Sunday 9 – Monday 10 February 2014
The phone call between Harper Cahill and the mysterious Adelaide Danvers had lasted only a few minutes, but Harper had already established that she quite liked the woman. Having arranged a face-to-face meeting, she was fifteen minutes early. Danvers’ outer office was pleasant enough, with comfortable chairs, a polite receptionist, a self-serve coffee machine, and fresh pastries delivered just as Harper had arrived. She made a latté, and helped herself to an apricot danish while she waited for Danvers’ first meeting to conclude.

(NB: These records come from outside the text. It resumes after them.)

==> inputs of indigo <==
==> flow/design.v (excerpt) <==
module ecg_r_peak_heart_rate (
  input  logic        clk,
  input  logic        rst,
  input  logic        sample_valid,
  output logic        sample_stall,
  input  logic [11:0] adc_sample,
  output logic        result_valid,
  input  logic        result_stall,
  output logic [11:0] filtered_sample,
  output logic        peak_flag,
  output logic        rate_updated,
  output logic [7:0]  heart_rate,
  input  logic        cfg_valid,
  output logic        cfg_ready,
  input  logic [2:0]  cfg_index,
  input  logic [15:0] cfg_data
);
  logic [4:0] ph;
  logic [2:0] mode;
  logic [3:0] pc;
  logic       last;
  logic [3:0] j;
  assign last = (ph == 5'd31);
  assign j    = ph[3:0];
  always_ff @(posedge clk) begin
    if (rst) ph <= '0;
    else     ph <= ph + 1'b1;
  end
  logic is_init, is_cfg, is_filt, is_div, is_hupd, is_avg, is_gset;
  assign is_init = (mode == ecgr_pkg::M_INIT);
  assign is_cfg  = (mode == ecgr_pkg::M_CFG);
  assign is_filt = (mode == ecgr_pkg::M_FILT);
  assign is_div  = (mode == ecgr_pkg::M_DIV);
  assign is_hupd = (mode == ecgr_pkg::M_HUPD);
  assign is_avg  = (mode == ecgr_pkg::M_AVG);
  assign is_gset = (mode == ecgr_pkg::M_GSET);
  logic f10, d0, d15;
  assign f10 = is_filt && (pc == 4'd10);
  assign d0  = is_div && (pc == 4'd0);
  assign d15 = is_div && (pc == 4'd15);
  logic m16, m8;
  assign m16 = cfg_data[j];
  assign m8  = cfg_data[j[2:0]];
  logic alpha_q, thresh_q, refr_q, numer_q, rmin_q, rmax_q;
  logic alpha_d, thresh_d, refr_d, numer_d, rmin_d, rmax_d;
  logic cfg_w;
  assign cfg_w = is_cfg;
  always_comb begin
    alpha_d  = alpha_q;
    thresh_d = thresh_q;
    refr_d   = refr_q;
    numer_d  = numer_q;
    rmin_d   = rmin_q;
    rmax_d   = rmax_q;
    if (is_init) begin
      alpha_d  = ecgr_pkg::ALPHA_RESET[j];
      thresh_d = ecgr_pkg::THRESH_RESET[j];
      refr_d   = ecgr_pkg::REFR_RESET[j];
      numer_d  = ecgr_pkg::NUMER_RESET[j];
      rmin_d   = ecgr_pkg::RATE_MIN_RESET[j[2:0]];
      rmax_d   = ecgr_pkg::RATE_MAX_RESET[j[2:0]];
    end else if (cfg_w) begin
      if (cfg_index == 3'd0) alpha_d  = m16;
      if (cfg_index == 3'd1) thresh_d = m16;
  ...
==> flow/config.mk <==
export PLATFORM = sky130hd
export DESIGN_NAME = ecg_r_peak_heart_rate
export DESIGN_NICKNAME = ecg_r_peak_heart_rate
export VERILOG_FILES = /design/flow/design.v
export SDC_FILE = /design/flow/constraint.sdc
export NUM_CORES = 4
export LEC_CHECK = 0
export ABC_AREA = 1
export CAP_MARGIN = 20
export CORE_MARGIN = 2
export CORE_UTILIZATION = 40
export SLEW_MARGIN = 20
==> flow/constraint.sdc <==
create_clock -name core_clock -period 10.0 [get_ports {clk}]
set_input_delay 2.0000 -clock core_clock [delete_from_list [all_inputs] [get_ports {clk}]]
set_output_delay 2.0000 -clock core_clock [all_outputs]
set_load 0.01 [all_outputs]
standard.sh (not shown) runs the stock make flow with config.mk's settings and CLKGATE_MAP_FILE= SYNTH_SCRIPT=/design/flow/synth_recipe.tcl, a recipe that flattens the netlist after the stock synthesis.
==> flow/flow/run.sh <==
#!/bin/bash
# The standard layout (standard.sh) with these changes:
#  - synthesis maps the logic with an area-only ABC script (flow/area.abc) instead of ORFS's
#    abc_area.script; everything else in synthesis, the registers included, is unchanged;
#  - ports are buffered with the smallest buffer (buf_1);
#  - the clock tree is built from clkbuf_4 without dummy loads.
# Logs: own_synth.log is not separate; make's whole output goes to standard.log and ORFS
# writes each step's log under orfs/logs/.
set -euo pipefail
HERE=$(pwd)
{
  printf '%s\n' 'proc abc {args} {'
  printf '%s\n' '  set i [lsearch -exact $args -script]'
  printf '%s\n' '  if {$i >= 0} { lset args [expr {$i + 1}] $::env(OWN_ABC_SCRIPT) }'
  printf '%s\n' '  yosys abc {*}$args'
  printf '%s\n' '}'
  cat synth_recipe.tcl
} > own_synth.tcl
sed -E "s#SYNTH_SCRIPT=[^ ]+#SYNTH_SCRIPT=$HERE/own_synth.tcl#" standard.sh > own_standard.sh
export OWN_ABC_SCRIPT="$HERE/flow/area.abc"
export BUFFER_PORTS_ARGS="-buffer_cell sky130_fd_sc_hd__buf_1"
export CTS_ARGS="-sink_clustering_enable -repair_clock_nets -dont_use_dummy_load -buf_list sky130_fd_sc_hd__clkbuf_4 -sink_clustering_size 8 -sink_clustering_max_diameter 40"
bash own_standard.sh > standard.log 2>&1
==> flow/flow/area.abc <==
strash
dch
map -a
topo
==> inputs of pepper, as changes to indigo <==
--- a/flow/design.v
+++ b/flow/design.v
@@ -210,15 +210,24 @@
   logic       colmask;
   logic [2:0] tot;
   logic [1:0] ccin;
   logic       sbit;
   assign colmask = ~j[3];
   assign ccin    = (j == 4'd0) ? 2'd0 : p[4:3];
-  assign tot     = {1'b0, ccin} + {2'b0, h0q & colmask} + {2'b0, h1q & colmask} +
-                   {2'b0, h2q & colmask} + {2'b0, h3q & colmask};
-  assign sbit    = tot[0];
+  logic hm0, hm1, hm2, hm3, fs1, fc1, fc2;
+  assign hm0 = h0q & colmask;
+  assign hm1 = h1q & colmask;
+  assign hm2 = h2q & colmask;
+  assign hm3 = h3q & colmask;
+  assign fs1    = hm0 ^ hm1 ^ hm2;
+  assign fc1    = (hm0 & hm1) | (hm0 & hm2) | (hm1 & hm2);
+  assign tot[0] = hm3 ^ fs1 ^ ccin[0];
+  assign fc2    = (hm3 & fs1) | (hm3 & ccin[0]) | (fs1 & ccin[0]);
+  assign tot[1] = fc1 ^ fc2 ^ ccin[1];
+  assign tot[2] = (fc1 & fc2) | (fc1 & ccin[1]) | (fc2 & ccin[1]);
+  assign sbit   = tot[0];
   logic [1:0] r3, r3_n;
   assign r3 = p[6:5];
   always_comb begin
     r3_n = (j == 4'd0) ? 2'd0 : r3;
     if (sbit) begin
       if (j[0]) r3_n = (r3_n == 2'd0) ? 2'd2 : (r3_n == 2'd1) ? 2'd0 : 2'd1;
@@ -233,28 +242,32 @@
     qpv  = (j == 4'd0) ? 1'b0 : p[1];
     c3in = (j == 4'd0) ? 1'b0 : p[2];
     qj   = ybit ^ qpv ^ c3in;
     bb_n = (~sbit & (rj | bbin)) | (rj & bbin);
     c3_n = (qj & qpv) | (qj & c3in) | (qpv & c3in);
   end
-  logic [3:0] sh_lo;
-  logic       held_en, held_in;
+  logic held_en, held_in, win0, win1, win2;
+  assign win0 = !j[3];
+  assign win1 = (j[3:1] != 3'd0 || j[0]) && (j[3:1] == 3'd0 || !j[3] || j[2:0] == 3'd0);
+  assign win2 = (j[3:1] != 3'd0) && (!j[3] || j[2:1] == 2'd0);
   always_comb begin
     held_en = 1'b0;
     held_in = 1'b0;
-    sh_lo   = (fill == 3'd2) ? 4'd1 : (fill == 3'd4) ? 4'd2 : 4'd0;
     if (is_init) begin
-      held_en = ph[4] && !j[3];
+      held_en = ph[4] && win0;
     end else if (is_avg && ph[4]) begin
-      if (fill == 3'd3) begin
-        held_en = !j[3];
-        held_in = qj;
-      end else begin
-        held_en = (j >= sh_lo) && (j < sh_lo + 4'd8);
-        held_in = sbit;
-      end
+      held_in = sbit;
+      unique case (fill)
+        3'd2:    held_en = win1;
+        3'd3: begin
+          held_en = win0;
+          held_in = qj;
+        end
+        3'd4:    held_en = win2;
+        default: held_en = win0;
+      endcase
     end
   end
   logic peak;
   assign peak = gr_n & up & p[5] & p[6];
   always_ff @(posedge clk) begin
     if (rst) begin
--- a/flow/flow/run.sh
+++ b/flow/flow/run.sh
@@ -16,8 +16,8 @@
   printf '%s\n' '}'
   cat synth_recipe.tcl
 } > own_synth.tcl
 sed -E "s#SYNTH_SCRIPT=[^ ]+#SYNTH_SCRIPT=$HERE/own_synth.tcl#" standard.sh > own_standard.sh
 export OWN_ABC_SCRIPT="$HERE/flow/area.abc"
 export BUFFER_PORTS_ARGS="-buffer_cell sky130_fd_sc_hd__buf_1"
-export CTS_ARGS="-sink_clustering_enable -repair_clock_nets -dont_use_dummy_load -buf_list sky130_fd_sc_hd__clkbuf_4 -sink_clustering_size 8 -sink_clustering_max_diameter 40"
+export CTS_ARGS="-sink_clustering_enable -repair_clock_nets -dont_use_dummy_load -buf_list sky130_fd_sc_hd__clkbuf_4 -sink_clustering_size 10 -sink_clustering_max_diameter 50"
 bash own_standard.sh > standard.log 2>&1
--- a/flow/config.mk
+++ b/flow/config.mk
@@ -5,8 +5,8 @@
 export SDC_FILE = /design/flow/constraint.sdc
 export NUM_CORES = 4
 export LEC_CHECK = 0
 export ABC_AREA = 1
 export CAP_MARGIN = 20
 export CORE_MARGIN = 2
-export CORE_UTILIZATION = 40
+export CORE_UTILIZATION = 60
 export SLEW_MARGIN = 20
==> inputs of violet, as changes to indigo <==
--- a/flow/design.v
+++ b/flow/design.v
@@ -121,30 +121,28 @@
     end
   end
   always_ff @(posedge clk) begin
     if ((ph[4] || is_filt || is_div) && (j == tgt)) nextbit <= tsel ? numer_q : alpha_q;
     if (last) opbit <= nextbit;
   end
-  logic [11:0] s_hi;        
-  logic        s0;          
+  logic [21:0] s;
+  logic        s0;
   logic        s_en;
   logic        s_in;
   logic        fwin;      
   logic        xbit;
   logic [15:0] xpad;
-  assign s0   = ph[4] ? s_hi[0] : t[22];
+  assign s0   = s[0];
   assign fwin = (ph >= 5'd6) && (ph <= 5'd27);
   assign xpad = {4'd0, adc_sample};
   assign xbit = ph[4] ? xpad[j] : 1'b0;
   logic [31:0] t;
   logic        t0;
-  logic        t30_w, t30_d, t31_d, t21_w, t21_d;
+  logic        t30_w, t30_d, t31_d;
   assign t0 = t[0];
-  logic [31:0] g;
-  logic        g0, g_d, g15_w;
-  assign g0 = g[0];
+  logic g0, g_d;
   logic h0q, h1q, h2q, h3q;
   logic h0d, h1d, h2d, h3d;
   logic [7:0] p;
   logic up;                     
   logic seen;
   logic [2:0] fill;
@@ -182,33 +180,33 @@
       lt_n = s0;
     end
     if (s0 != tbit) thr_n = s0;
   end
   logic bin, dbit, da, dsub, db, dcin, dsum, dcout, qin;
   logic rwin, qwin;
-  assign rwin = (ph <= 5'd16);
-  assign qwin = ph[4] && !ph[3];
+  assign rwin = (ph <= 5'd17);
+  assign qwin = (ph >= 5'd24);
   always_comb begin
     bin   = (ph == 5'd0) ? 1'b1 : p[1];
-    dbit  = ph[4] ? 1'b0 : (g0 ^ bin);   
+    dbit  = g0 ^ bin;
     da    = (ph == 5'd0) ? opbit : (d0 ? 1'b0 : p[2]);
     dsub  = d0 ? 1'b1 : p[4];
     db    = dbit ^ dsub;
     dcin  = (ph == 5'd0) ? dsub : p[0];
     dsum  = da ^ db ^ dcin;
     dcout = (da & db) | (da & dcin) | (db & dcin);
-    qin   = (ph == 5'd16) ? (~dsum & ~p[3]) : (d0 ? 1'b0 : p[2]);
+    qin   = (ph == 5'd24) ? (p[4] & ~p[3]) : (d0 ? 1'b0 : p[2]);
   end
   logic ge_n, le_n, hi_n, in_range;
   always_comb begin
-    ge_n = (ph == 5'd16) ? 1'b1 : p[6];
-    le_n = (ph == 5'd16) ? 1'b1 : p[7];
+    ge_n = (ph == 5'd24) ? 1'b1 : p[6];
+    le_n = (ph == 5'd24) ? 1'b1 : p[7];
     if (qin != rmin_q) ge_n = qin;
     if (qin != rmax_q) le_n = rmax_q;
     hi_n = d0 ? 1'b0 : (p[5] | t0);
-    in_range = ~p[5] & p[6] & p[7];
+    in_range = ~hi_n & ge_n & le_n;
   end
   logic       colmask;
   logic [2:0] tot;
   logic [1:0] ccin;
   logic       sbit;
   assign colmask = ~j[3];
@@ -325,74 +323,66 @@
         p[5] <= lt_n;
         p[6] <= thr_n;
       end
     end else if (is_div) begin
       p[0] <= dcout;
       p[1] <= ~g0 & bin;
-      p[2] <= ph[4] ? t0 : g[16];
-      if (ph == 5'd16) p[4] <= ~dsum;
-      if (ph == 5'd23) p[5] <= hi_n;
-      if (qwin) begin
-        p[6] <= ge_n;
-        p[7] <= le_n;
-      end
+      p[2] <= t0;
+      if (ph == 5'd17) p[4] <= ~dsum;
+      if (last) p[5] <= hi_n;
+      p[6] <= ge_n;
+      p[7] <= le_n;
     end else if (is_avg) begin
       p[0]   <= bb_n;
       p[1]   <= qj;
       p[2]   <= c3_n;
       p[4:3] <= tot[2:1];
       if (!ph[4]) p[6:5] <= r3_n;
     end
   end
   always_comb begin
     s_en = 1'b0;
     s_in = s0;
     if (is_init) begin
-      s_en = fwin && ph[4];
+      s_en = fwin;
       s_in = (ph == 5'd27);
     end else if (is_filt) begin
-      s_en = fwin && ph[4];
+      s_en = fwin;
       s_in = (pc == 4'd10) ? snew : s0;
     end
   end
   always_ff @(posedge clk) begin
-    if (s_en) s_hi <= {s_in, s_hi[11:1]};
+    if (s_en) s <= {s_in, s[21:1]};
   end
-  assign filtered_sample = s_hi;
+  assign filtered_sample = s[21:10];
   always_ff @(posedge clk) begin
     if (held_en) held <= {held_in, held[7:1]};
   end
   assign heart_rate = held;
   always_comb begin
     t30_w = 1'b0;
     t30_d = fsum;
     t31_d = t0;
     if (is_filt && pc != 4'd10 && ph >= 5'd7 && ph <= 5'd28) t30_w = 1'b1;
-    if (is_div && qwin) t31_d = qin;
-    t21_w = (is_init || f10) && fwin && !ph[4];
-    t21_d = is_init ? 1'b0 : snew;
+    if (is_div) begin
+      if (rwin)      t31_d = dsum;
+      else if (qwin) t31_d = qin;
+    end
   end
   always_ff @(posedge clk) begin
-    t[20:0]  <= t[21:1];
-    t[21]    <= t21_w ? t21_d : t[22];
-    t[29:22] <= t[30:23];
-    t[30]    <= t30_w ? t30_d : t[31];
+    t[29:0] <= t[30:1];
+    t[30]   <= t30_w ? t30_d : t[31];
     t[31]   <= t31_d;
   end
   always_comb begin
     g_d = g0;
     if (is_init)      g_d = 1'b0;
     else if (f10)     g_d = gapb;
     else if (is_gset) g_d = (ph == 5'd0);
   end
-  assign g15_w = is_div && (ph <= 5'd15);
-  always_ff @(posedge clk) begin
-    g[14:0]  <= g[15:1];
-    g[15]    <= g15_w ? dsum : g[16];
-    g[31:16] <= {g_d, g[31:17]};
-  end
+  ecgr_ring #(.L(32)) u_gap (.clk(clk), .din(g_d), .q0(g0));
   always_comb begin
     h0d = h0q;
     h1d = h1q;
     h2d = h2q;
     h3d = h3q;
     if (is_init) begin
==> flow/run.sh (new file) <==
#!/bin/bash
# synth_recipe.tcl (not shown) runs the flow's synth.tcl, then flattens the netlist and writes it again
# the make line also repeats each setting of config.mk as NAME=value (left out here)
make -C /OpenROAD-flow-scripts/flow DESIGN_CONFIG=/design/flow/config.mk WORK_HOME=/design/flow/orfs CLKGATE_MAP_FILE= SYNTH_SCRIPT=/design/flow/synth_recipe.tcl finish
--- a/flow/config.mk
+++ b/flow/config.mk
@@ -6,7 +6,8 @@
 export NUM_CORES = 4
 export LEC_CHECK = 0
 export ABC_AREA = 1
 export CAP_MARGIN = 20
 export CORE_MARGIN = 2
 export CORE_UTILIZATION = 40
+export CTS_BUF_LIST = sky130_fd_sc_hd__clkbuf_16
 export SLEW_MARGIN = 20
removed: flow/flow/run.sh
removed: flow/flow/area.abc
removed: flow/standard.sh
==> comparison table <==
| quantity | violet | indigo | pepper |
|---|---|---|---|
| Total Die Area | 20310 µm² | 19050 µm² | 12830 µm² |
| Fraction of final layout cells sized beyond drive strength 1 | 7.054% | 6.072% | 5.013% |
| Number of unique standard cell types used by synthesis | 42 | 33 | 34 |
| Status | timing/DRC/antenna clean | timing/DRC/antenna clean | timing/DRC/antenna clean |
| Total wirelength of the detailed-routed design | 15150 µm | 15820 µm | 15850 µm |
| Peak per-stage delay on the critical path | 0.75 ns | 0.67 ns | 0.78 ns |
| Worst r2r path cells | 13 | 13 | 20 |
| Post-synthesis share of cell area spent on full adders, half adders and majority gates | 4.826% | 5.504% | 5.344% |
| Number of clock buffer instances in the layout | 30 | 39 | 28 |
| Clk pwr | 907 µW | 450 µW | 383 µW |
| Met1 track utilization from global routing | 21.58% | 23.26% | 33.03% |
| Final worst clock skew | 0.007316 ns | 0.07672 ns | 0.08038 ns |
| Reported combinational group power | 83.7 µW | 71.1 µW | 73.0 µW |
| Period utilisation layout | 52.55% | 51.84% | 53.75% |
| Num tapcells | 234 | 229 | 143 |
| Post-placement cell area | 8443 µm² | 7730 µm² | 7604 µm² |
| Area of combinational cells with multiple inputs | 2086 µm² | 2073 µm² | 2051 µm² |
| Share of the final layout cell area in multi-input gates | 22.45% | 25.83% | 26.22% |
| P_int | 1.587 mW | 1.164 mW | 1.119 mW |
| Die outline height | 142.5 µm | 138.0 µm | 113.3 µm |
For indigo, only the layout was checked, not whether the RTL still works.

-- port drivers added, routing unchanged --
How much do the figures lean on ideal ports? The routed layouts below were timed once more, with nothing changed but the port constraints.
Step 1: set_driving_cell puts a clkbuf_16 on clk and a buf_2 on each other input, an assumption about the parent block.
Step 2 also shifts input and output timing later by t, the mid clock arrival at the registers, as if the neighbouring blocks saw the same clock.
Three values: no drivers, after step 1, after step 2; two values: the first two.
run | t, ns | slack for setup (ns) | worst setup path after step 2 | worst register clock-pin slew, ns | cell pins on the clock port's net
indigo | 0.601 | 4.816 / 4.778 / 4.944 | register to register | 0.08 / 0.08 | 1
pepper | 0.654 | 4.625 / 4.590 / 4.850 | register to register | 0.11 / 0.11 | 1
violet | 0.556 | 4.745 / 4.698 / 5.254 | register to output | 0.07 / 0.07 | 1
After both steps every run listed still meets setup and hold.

There were many questions that she had for the woman, but foremost, Harper wanted to know why Henry the behemoth, henchman-cum-minder to Robert Carter, had given her Danvers’ business card. Harper’s timing was perfect today. Just as she swallowed the last of the danish, the door to Danvers’ office opened, and two stunning women exited. She diverted her attention from the women, not wanting to be seen as eavesdropping on the end of their conversation, or awkwardly ogling their model good looks. Harper suddenly felt self-conscious, and cursed herself for not wearing clothing that was more professional. Her faded and torn blue jeans, classic black Doc Marten boots, white t-shirt, and black blazer didn’t exactly scream professional and employed.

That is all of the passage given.